Your task
Below are some records. Print exactly the lines between the one holding "ns [-0.3813 ns]" and the one holding "[floorplanning] count of boundary I/O pins 58 [unchanged]", inclusive, and nothing else.
•••
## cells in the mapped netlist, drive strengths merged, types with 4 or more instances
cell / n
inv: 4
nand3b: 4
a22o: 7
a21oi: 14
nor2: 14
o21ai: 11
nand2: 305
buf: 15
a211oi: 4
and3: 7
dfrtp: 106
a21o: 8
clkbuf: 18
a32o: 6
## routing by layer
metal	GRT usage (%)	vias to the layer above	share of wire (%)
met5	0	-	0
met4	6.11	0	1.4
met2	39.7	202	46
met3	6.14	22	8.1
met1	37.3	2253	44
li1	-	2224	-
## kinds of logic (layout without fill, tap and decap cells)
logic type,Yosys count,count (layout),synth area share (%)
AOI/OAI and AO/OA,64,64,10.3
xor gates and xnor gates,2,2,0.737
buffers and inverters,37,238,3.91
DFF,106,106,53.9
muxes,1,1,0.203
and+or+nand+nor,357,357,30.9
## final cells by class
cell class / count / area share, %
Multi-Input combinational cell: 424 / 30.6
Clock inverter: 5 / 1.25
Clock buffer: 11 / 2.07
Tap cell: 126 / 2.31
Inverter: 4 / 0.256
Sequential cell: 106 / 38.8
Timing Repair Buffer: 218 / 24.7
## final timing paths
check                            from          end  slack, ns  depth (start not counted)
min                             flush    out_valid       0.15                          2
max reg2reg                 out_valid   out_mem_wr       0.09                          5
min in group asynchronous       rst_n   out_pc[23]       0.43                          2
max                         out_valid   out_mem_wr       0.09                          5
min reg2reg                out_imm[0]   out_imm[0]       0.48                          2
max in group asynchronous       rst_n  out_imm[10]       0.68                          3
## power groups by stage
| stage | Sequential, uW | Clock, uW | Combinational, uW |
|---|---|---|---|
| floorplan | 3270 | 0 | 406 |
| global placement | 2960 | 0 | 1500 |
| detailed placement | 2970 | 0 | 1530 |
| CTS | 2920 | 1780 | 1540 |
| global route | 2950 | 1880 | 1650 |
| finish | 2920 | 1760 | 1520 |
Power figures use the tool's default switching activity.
===== config.mk =====
export PLATFORM = sky130hd
export DESIGN_NAME = alu_arbiter
export DESIGN_NICKNAME = d
export VERILOG_FILES = /design/src/rtl/alu_arbiter_pkg.sv /design/src/rtl/eightbit_alu.sv /design/src/rtl/alu_arbiter.sv
export SDC_FILE = /design/constraint.sdc
export NUM_CORES = 1
export LEC_CHECK = 0
export ABC_AREA = 0
export CORE_ASPECT_RATIO = 0.5
export CORE_MARGIN = 1
export CORE_UTILIZATION = 55
export DETAILED_ROUTE_END_ITERATION = 6
export GPL_ROUTABILITY_DRIVEN = 1
export PLACE_DENSITY = 0.87
export SYNTH_ARGS = -nofsm -noshare
export SYNTH_HDL_FRONTEND = slang
export SYNTH_HIERARCHICAL = 1
export SYNTH_SLANG_ARGS = --single-unit

===== constraint.sdc =====
create_clock -name clk -period 6 [get_ports clk]
set_input_delay 0.9 -clock clk [delete_from_list [all_inputs] [get_ports clk]]
set_output_delay 0.9 -clock clk [all_outputs]
set_load 0.01 [all_outputs]

===== src/rtl/alu_arbiter_pkg.sv =====
// Shared definitions for the two-port ALU arbiter: ALU opcodes, FSM encodings
// and the operand/result bundles passed between the arbiter and the ALU.
package alu_arbiter_pkg;

  localparam int unsigned DataW = 8;
  localparam int unsigned SelW  = 3;

  // eightbit_alu opcode table
  localparam logic [SelW-1:0] OpAdd  = 3'b000;
  localparam logic [SelW-1:0] OpNotB = 3'b001;
  localparam logic [SelW-1:0] OpAnd  = 3'b010;
  localparam logic [SelW-1:0] OpOr   = 3'b011;
  localparam logic [SelW-1:0] OpSra  = 3'b100;
  localparam logic [SelW-1:0] OpSla  = 3'b101;
  localparam logic [SelW-1:0] OpEq   = 3'b110;
  localparam logic [SelW-1:0] OpNe   = 3'b111;

  // Arbiter FSM encodings
  localparam logic [1:0] StIdle = 2'd0;
  localparam logic [1:0] StExec = 2'd1;
  localparam logic [1:0] StDone = 2'd2;

  typedef struct packed {
    logic             id;
    logic [SelW-1:0]  sel;
    logic [DataW-1:0] a;
    logic [DataW-1:0] b;
  } alu_op_t;

  typedef struct packed {
    logic             id;
    logic [DataW-1:0] f;
    logic             ovf;
    logic             zero;
  } alu_resp_t;

  // Signed overflow: operands agree in sign but the sum does not.
  function automatic logic add_ovf(input logic [DataW-1:0] a,
                                   input logic [DataW-1:0] b,
                                   input logic [DataW-1:0] sum);
    return (a[DataW-1] == b[DataW-1]) && (sum[DataW-1] != a[DataW-1]);
  endfunction

endpackage


===== src/rtl/eightbit_alu.sv =====
// Combinational 8-bit signed ALU. Opcodes 110/111 only drive the zero/branch
// flag (equal / not equal) and leave the data result at zero.
module eightbit_alu
  import alu_arbiter_pkg::*;
(
  input  logic signed [DataW-1:0] a_i,
  input  logic signed [DataW-1:0] b_i,
  input  logic        [SelW-1:0]  sel_i,
  output logic signed [DataW-1:0] f_o,
  output logic                    ovf_o,
  output logic                    zero_o
);

  logic [DataW-1:0] sum;

  assign sum = a_i + b_i;

  always_comb begin
    f_o    = '0;
    ovf_o  = 1'b0;
    zero_o = 1'b0;
    unique case (sel_i)
      OpAdd: begin
        f_o   = sum;
        ovf_o = add_ovf(a_i, b_i, sum);
      end
      OpNotB:  f_o = ~b_i;
      OpAnd:   f_o = a_i & b_i;
      OpOr:    f_o = a_i | b_i;
      OpSra:   f_o = a_i >>> 1;
      OpSla:   f_o = a_i <<< 1;
      OpEq:    zero_o = (a_i == b_i);
      OpNe:    zero_o = (a_i != b_i);
      default: f_o = '0;
    endcase
  end

endmodule


===== src/rtl/alu_arbiter.sv =====
// Two-port arbiter in front of a single eightbit_alu: one operation in flight,
// IDLE -> EXEC -> DONE, round-robin or fixed-priority grant.
module alu_arbiter
  import alu_arbiter_pkg::*;
#(
  parameter int unsigned RR_EN = 1
) (
  input  logic             clk,
  input  logic             rst,

  input  logic             req0_valid,
  output logic             req0_ready,
  input  logic [DataW-1:0] req0_a,
  input  logic [DataW-1:0] req0_b,
  input  logic [SelW-1:0]  req0_sel,

  input  logic             req1_valid,
  output logic             req1_ready,
  input  logic [DataW-1:0] req1_a,
  input  logic [DataW-1:0] req1_b,
  input  logic [SelW-1:0]  req1_sel,

  output logic             resp_valid,
  input  logic             resp_ready,
  output logic             resp_id,
  output logic [DataW-1:0] resp_f,
  output logic             resp_ovf,
  output logic             resp_zero,
  output logic             busy
);

  localparam logic RrEnable = (RR_EN != 0);

  logic [1:0] state_q, state_d;
  logic       prio_q, prio_d;
  alu_op_t    op_q, op_d;
  alu_resp_t  resp_q, resp_d;

  logic             idle;
  logic             gnt_valid;
  logic             gnt_id;
  logic [DataW-1:0] alu_f;
  logic             alu_ovf;
  logic             alu_zero;

  eightbit_alu u_alu (
    .a_i    (op_q.a),
    .b_i    (op_q.b),
    .sel_i  (op_q.sel),
    .f_o    (alu_f),
    .ovf_o  (alu_ovf),
    .zero_o (alu_zero)
  );

  assign idle = (state_q == StIdle);

  // With a lone requester gnt_id simply names it; contention uses the pointer.
  always_comb begin
    gnt_valid = req0_valid | req1_valid;
    if (req0_valid && req1_valid) begin
      gnt_id = RrEnable ? prio_q : 1'b0;
    end else begin
      gnt_id = req1_valid;
    end
  end

  assign req0_ready = idle & gnt_valid & ~gnt_id;
  assign req1_ready = idle & gnt_valid & gnt_id;

  always_comb begin
    state_d = state_q;
    prio_d  = prio_q;
    op_d    = op_q;
    resp_d  = resp_q;
    unique case (state_q)
      StIdle: begin
        if (gnt_valid) begin
          op_d = gnt_id ? alu_op_t'{id: 1'b1, sel: req1_sel, a: req1_a, b: req1_b}
                        : alu_op_t'{id: 1'b0, sel: req0_sel, a: req0_a, b: req0_b};
          state_d = StExec;
        end
      end
      StExec: begin
        resp_d  = alu_resp_t'{id: op_q.id, f: alu_f, ovf: alu_ovf, zero: alu_zero};
        state_d = StDone;
      end
      StDone: begin
        if (resp_ready) begin
          state_d = StIdle;
          prio_d  = RrEnable ? ~resp_q.id : 1'b0;
        end
      end
      default: state_d = StIdle;
    endcase
  end

  always_ff @(posedge clk or posedge rst) begin
    if (rst) begin
      state_q <= StIdle;
      prio_q  <= 1'b0;
      op_q    <= '0;
      resp_q  <= '0;
    end else begin
      state_q <= state_d;
      prio_q  <= prio_d;
      op_q    <= op_d;
      resp_q  <= resp_d;
    end
  end

  assign resp_valid = (state_q == StDone);
  assign busy       = ~idle;
  assign resp_id    = resp_q.id;
  assign resp_f     = resp_q.f;
  assign resp_ovf   = resp_q.ovf;
  assign resp_zero  = resp_q.zero;

endmodule


==> qor.log, run 1 <==
[run_status] outcome finished with violations
[run_status] failing checks design-rule violations
[routing] starting DRC count in detailed routing 148
[synthesis] area share of the largest cell type after synthesis 0.3373
[critical_path] cell breakdown of the critical path clkdlybuf4s50_1 > inv_2 > nor3_2 > clkdlybuf4s50_1
[final_layout] Final #Nets 386
[pwr] proportion of power drawn by combinational gates 0.621
[critical_path] Crit Reg-Reg Startpoint state_q[1]
[synthesis] ys async rst share 1.000
[floorplanning] Starting Density 0.6087
[synthesis] synthesized area divided by synthesized cell count 9.009 um2
[critical_path] Critical Path Start req1_valid
[critical_path] slack of the worst reg-to-reg path 3.70 ns
[sta] transition time at the pin with the least slew margin 1.329 ns
[worst_hold_path] path category of the worst min-delay check flip-flop to flip-flop
[final_layout] Ant. Diodes 0
[sta] period utilization 0.6605
[critical_path] data required time of the worst path 5.10 ns
[synthesis] Ys Warns 6
[routing] number of iterations in the first detailed-routing pass 7
[clocking] clock tree sinks 34
[pwr] P_int 0.9548 mW
[sta] TNS Setup 0 ns
[floorplanning] count of boundary I/O pins 58
[sta] highest attainable clock frequency 0.2523 GHz
[sta] Final Hold Viols 0
[sta] time the final worst path needs with I/O delays and setup 3.963 ns
[synthesis] distinct cell type count after synthesis 51
[sta] RSZ-0062 raised after global routing no
[floorplanning] overall die height 49.89 um
[synthesis] number of enable-type register cells in the synthesized netlist 0
[synthesis] top area cells in the synthesized netlist sky130_fd_sc_hd__dfrtp_1 34%, sky130_fd_sc_hd__ha_1 8.4%, sky130_fd_sc_hd__o21ai_0 5.8%
[critical_path] CP max-delay cell sky130_fd_sc_hd__clkdlybuf4s50_1
[clocking] CTS Hold Buffers Added 0
[pwr] share of power burned in registers 0.278
[routing] final routed DRC violation total 4
[global_routing] number of antenna violations at the first check in global routing 0
[synthesis] Gate Count Post-Synth 280
[global_routing] wire length of the first global-routing pass 10.81 mm
[pwr] maximum vdd drop 0.3747 mV
[synthesis] sequential-to-total area share from yosys stat 0.3373
[synthesis] flip-flop and latch count after synthesis 34
[clocking] total CTS buffers 5
[clocking] Max clock buf depth 2
[global_routing] via count of the first global-routing pass 2,236
[placed_design] count of port buffers added during placement 57
[pwr] Clk pwr share 0.102
[critical_path] destination of the worst register-to-register timing path op_q[7]
[floorplanning] # rows 16
[critical_path] Slowest Stage Delay on Critical Path 0.87 ns
[final_layout] fill cell instance count of the final layout 284
[clocking] clock tree from TritonCTS done
[floorplanning] full die area 0.004877 mm2
[critical_path] worst endpoint data arrival time 3.06 ns
[routing] ratio of routed vias to standard cells 6.244
[routing] Vias 2,379
[job] MaxCap Viol Count 0
[clocking] clock transition at the register clock pins on the worst setup and hold paths after CTS 0.07 ns
[synthesis] most frequent cells after synthesis 34 x sky130_fd_sc_hd__dfrtp_1, 29 x sky130_fd_sc_hd__o21ai_0, 26 x sky130_fd_sc_hd__a21oi_1
[final_layout] layout cell share with drive strength beyond 1 0.1009
[final_layout] final cell utilization of the core 0.7557
[clocking] H-tree depth 2
[final_layout] FF+latch area 850.8 um2
[synthesis] number of nets produced by synthesis 340
[clocking] buffer type at the clock tree root sky130_fd_sc_hd__clkbuf_8
[routing] remaining antenna violation count after routing 0
[sta] final setup violating endpoints 0
[synthesis] most repeated cell in the gate-level netlist after synthesis sky130_fd_sc_hd__dfrtp_1
[floorplanning] horizontal die dimension 97.77 um
[clocking] Post-CTS Resized 0
[clocking] worst skew pair latency 0.29 ns
[pwr] Sw Share 0.4676
[synthesis] Post-synth top flop sky130_fd_sc_hd__dfrtp_1
[critical_path] Crit Path Class input pin to output pin
[critical_path] startpoint type of the worst setup path input pin
[pwr] P per Cell Area 572.7 mW/mm2
[routing] drt wl/cell 17.68 um
[pwr] Pleak 1.348 nW
[critical_path] crit-path most repeated cell sky130_fd_sc_hd__clkdlybuf4s50_1
[critical_path] element type at the critical path end output pin
[global_routing] Congestion Overflow GR 0
[critical_path] endpoint of the worst setup timing path req1_ready
[global_routing] all-layer global routing usage 0.2913
[sta] number of pins exceeding their max-slew limit in the final report 0
[pwr] Design Power 1.793 mW
[placed_design] total half-perimeter wirelength after legalization and detailed placement 4.978 mm
[pwr] switching component of the power 0.8387 mW
[critical_path] Max FO, Critical Path 18
[synthesis] cell accounting for the most synthesized area sky130_fd_sc_hd__dfrtp_1
[global_routing] maximum number of pins on one net before global-route repair 35
[sta] relative slew slack 0.1109
[critical_path] depth of the worst register-to-register path 4
[final_layout] Area growth syn-to-layout 24.16%
[routing] Total Wirelength 6.737 mm
[floorplanning] area of the core 0.004144 mm2
[final_layout] area used by multi-input combinational logic 0.001446 mm2
[synthesis] synthesized cell area 0.002522 mm2
[placed_design] global placement routability congestion 0.9130
[sta] final clock skew 0.008479 ns
[clocking] Post-CTS Setup Repair Bufs 0
## critical path, delay by kind of cell
kind | cells | cell delay (ns)
buf+inv | 3 | 1.75
simple gates | 1 | 0.41
## cell usage in the layout (no fill, tap or decap), drive strengths merged, types with 5 or more instances in the layout
| cell | netlist | final |
|---|---|---|
| nand3 | 19 | 19 |
| o22ai | 5 | 5 |
| nand2 | 12 | 12 |
| mux2 | 13 | 13 |
| a31oi | 16 | 16 |
| inv | 23 | 23 |
| clkbuf | 6 | 6 |
| xnor2 | 5 | 5 |
| clkdlybuf4s50 | 0 | 57 |
| nand2b | 5 | 5 |
| o21ai | 31 | 31 |
| ha | 17 | 17 |
| a21oi | 27 | 27 |
| dfrtp | 34 | 34 |
| mux2i | 6 | 6 |
## worst min-delay path by stage
stage / endpoint / start / slack [ns] / cells past startpoint
after floorplan: op_q[19] / op_q[19] / 0.45 / 1
after global placement: prio_q / resp_id / 0.46 / 1
after detailed placement: prio_q / resp_id / 0.48 / 1
after CTS: prio_q / resp_id / 0.50 / 1
after global routing: prio_q / resp_id / 0.52 / 1
final: prio_q / resp_id / 0.50 / 1
## power by group through the flow
stage	Sequential [mW]	Clock [mW]	Combinational, mW
after detailed placement	0.495	0	1.09
after global placement	0.486	0	1.05
after floorplan	0.443	0	0.842
final	0.498	0.182	1.11
after global routing	0.512	0.196	1.21
after CTS	0.492	0.183	1.09
## layer usage
| layer | track usage | part of all wire |
|---|---|---|
| met1 | 0.3602 | 0.44 |
| met2 | 0.5071 | 0.46 |
| met3 | 0.08227 | 0.083 |
| met4 | 0.07323 | 0.016 |
| met5 | 0 | 0 |
## layout make-up
class / instances / area share
multi-input combinational: 203 / 0.4618
sequential: 34 / 0.2717
timing repair buffer: 59 / 0.1870
inverter: 23 / 0.02757
clock buffer: 6 / 0.02637
tap: 54 / 0.02157
clock inverter: 2 / 0.003995
## flip-flops by register name (all words and copies together), names as in the netlist
signal and flops:
state_q 2, prio_q 1, resp_id 1, resp_f 8
resp_zero 1, resp_ovf 1, op_q 20
## stage by stage
stage	hold slack, ns	worst slack (ns)	cell area (um2)	std cells
floorplan	0.4458	3.617	2522	280
global placement	0.4599	2.180	3037	373
detailed placement	0.4840	2.069	3037	373
CTS	0.4954	2.056	3132	381
global route	0.5181	1.896	3132	381
finish	0.4988	2.037	3132	381
## cells by family after synthesis
| group | Yosys count | share of synthesized area |
|---|---|---|
| buf+inv | 43 | 0.08929 |
| fa+ha+maj | 17 | 0.08432 |
| flops | 34 | 0.3373 |
| xor+xnor | 6 | 0.02083 |
| simple gates | 57 | 0.1255 |
| mux | 19 | 0.08333 |
| compound gates | 104 | 0.2594 |
(Power assumes the default switching activity.)
==> run 2, diff against run 1 <==
CORE_UTILIZATION = 46   (was 55)
PLACE_DENSITY = 0.77   (was 0.87)
clock period = 3.64 ns   (was 6 ns; I/O delays follow)
==> qor.log, run 2 (same netlist as run 1, synthesis figures left out) <==
[critical_path] CP max-delay cell sky130_fd_sc_hd__clkdlybuf4s50_1
[critical_path] depth of the worst register-to-register path 5 [+1]
[pwr] Pleak 1.382 nW [+2.5%]
[sta] highest attainable clock frequency 0.3430 GHz
[sta] transition time at the pin with the least slew margin 0.9475 ns [-0.3813 ns]
[critical_path] Critical Path Start req1_valid
[sta] Final Hold Viols 0 [unchanged]
[final_layout] Area growth syn-to-layout 27.43%
[floorplanning] count of boundary I/O pins 58 [unchanged]
[global_routing] maximum number of pins on one net before global-route repair 35 [unchanged]
[sta] period utilization 0.8009
[floorplanning] # rows 18 [+2]
[clocking] total CTS buffers 5 [unchanged]
[global_routing] number of antenna violations at the first check in global routing 0 [unchanged]
[job] MaxCap Viol Count 0 [unchanged]
[critical_path] data required time of the worst path 3.09 ns [-2.01 ns]
[critical_path] slack of the worst reg-to-reg path 1.36 ns [-2.34 ns]
[sta] final clock skew 0.007259 ns [-0.001220 ns]
[floorplanning] area of the core 0.005090 mm2 [+23%]
[pwr] P per Cell Area 956.5 mW/mm2 [+67%]
[clocking] Max clock buf depth 2 [unchanged]
[routing] final routed DRC violation total 0 [-4]
[placed_design] total half-perimeter wirelength after legalization and detailed placement 4.823 mm [-3.1%]
[worst_hold_path] Min-Delay Startpoint resp_id
[routing] remaining antenna violation count after routing 0 [unchanged]
[clocking] buffer type at the clock tree root sky130_fd_sc_hd__clkbuf_8
[final_layout] max reg flops 20 [unchanged]
[critical_path] Crit Reg-Reg Startpoint op_q[16]
[floorplanning] overall die height 54.36 um [+9.0%]
[sta] relative slew slack 0.3683 [+0.2575]
[routing] Vias 2,326 [-2.2%]
[clocking] H-tree depth 2 [unchanged]
[sta] number of pins exceeding their max-slew limit in the final report 0 [unchanged]
[final_layout] most common cell after layout, fill and taps aside sky130_fd_sc_hd__clkdlybuf4s50_1
[worst_hold_path] cell depth of the worst hold path 1 [unchanged]
[clocking] clock transition at the register clock pins on the worst setup and hold paths after CTS 0.07 ns [about the same]
[placed_design] placed cell areas 0.003072 mm2 [+1.2%]
[worst_hold_path] endpoint with the worst hold slack prio_q
[clocking] clock tree sinks 34 [unchanged]
[critical_path] cell breakdown of the critical path clkdlybuf4s50_1 > buf_4 > inv_2 > nor3_2 > clkdlybuf4s50_1
[clocking] clock tree from TritonCTS done
[critical_path] Max FO, Critical Path 18 [unchanged]
[floorplanning] Starting Density 0.4956 [-0.1131]
[final_layout] most frequent cells in the layout 57 x sky130_fd_sc_hd__clkdlybuf4s50_1, 34 x sky130_fd_sc_hd__dfrtp_1, 29 x sky130_fd_sc_hd__o21ai_0
[final_layout] Ant. Diodes 0 [unchanged]
[critical_path] Crit Path Class input pin to output pin
[floorplanning] full die area 0.005802 mm2 [+19%]
[critical_path] kind of cell adding the most delay to the critical path buffers and inverters
[critical_path] element type at the critical path end output pin
[clocking] CTS Hold Buffers Added 0 [unchanged]
[clocking] Post-CTS Resized 0 [unchanged]
[critical_path] buffers and inverters on the worst path 4 [+1]
[sta] Min Hold Slack 0.4833 ns [-0.01559 ns]
[global_routing] Congestion Overflow GR 0 [unchanged]
[floorplanning] horizontal die dimension 106.7 um [+9.2%]
[final_layout] post-route cell area 0.003214 mm2 [+2.6%]
[routing] ratio of routed vias to standard cells 5.830 [-6.6%]
[critical_path] crit-path most repeated cell sky130_fd_sc_hd__clkdlybuf4s50_1
[placed_design] count of port buffers added during placement 57 [unchanged]
[routing] drt wl/cell 16.37 um [-7.4%]
[routing] starting DRC count in detailed routing 110 [-26%]
[final_layout] most flop-heavy register op_q
[final_layout] Final #Nets 388 [+0.52%]
[critical_path] destination of the worst register-to-register timing path resp_f[4]
[sta] final setup violating endpoints 0 [unchanged]
[clocking] worst skew pair latency 0.29 ns [about the same]
[routing] Total Wirelength 6.533 mm [-3.0%]
[critical_path] Slowest Stage Delay on Critical Path 0.61 ns [-0.26 ns]
[final_layout] fill cell instance count of the final layout 417 [+47%]
[worst_hold_path] path category of the worst min-delay check flip-flop to flip-flop
[critical_path] startpoint type of the worst setup path input pin
[sta] time the final worst path needs with I/O delays and setup 2.915 ns
[routing] number of iterations in the first detailed-routing pass 7 [unchanged]
[sta] TNS Setup 0 ns [unchanged]
[pwr] maximum vdd drop 0.3397 mV [-9.3%]
[final_layout] layout cell share with drive strength beyond 1 0.1064 [+0.005466]
[run_status] outcome finished clean
[placed_design] global placement routability congestion 0.9162 [+0.35%]
[global_routing] via count of the first global-routing pass 2,215 [-0.94%]
[sta] RSZ-0062 raised after global routing no
[global_routing] wire length of the first global-routing pass 10.83 mm [+0.26%]
[critical_path] worst endpoint data arrival time 2.37 ns [-0.69 ns]
[global_routing] all-layer global routing usage 0.2494 [-0.04192]
[clocking] Post-CTS Setup Repair Bufs 0 [unchanged]
==> run 2: cell count changes in the layout (fill, tap and decap cells not counted), sizes merged <==
cell      previous run  this run
buf                  2         4
bufinv               0         2
clkinv               1         0
clkinvlp             1         0
==> run 2: worst max-delay path by stage <==
stage / endpoint / slack, ns / cells after the start
floorplan: resp_f[7] / 1.69 / 7
global placement: req1_ready / 0.80 / 5
detailed placement: req1_ready / 0.73 / 5
CTS: req1_ready / 0.73 / 5
global route: req1_ready / 0.58 / 5
finish: req1_ready / 0.72 / 5
==> run 2: through the flow <==
step,setup slack [ns],std cells,power [mW],util
after floorplan,1.685,280,2.118,-
after global placement,0.7985,391,2.536,0.6035
after detailed placement,0.7328,391,2.597,0.6035
after CTS,0.7303,399,3.051,0.6315
after global routing,0.5810,399,3.307,0.6315
final,0.7248,399,3.075,0.6315
==> run 2: routing by layer <==
metal	global-route usage	share of wire
met1	0.3250	0.45
met2	0.4194	0.46
met3	0.05595	0.071
met4	0.08904	0.020
met5	0	0
==> run 2: layout make-up <==
cell class,instances,area [um2],share of cell area
clock buffers,6,82.58,0.02569
repair buffers,61,600.6,0.1868
inverters,23,86.33,0.02686
multi-input cells,203,1446,0.4500
well taps,70,87.58,0.02725
flip-flops and latches,34,850.8,0.2647
clock inverters,2,60.06,0.01868
==> run 2: power breakdown <==
part	internal [mW]	switching (mW)
combinational	0.865	0.927
clock	0.292	0.140
sequential	0.565	0.285
total	1.72	1.35
==> run 2: worst reg2reg max path: stages, from the launching register on <==
cell	delay, ns
sky130_fd_sc_hd__dfrtp_1	0.97
sky130_fd_sc_hd__mux2_2	0.43
sky130_fd_sc_hd__a211oi_1	0.28
sky130_fd_sc_hd__a21o_1	0.15
sky130_fd_sc_hd__o21ai_0	0.09
sky130_fd_sc_hd__mux2_2	0.26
•••
Your solution
[sta] transition time at the pin with the least slew margin 0.9475 ns [-0.3813 ns]
[critical_path] Critical Path Start req1_valid
[sta] Final Hold Viols 0 [unchanged]
[final_layout] Area growth syn-to-layout 27.43%
[floorplanning] count of boundary I/O pins 58 [unchanged]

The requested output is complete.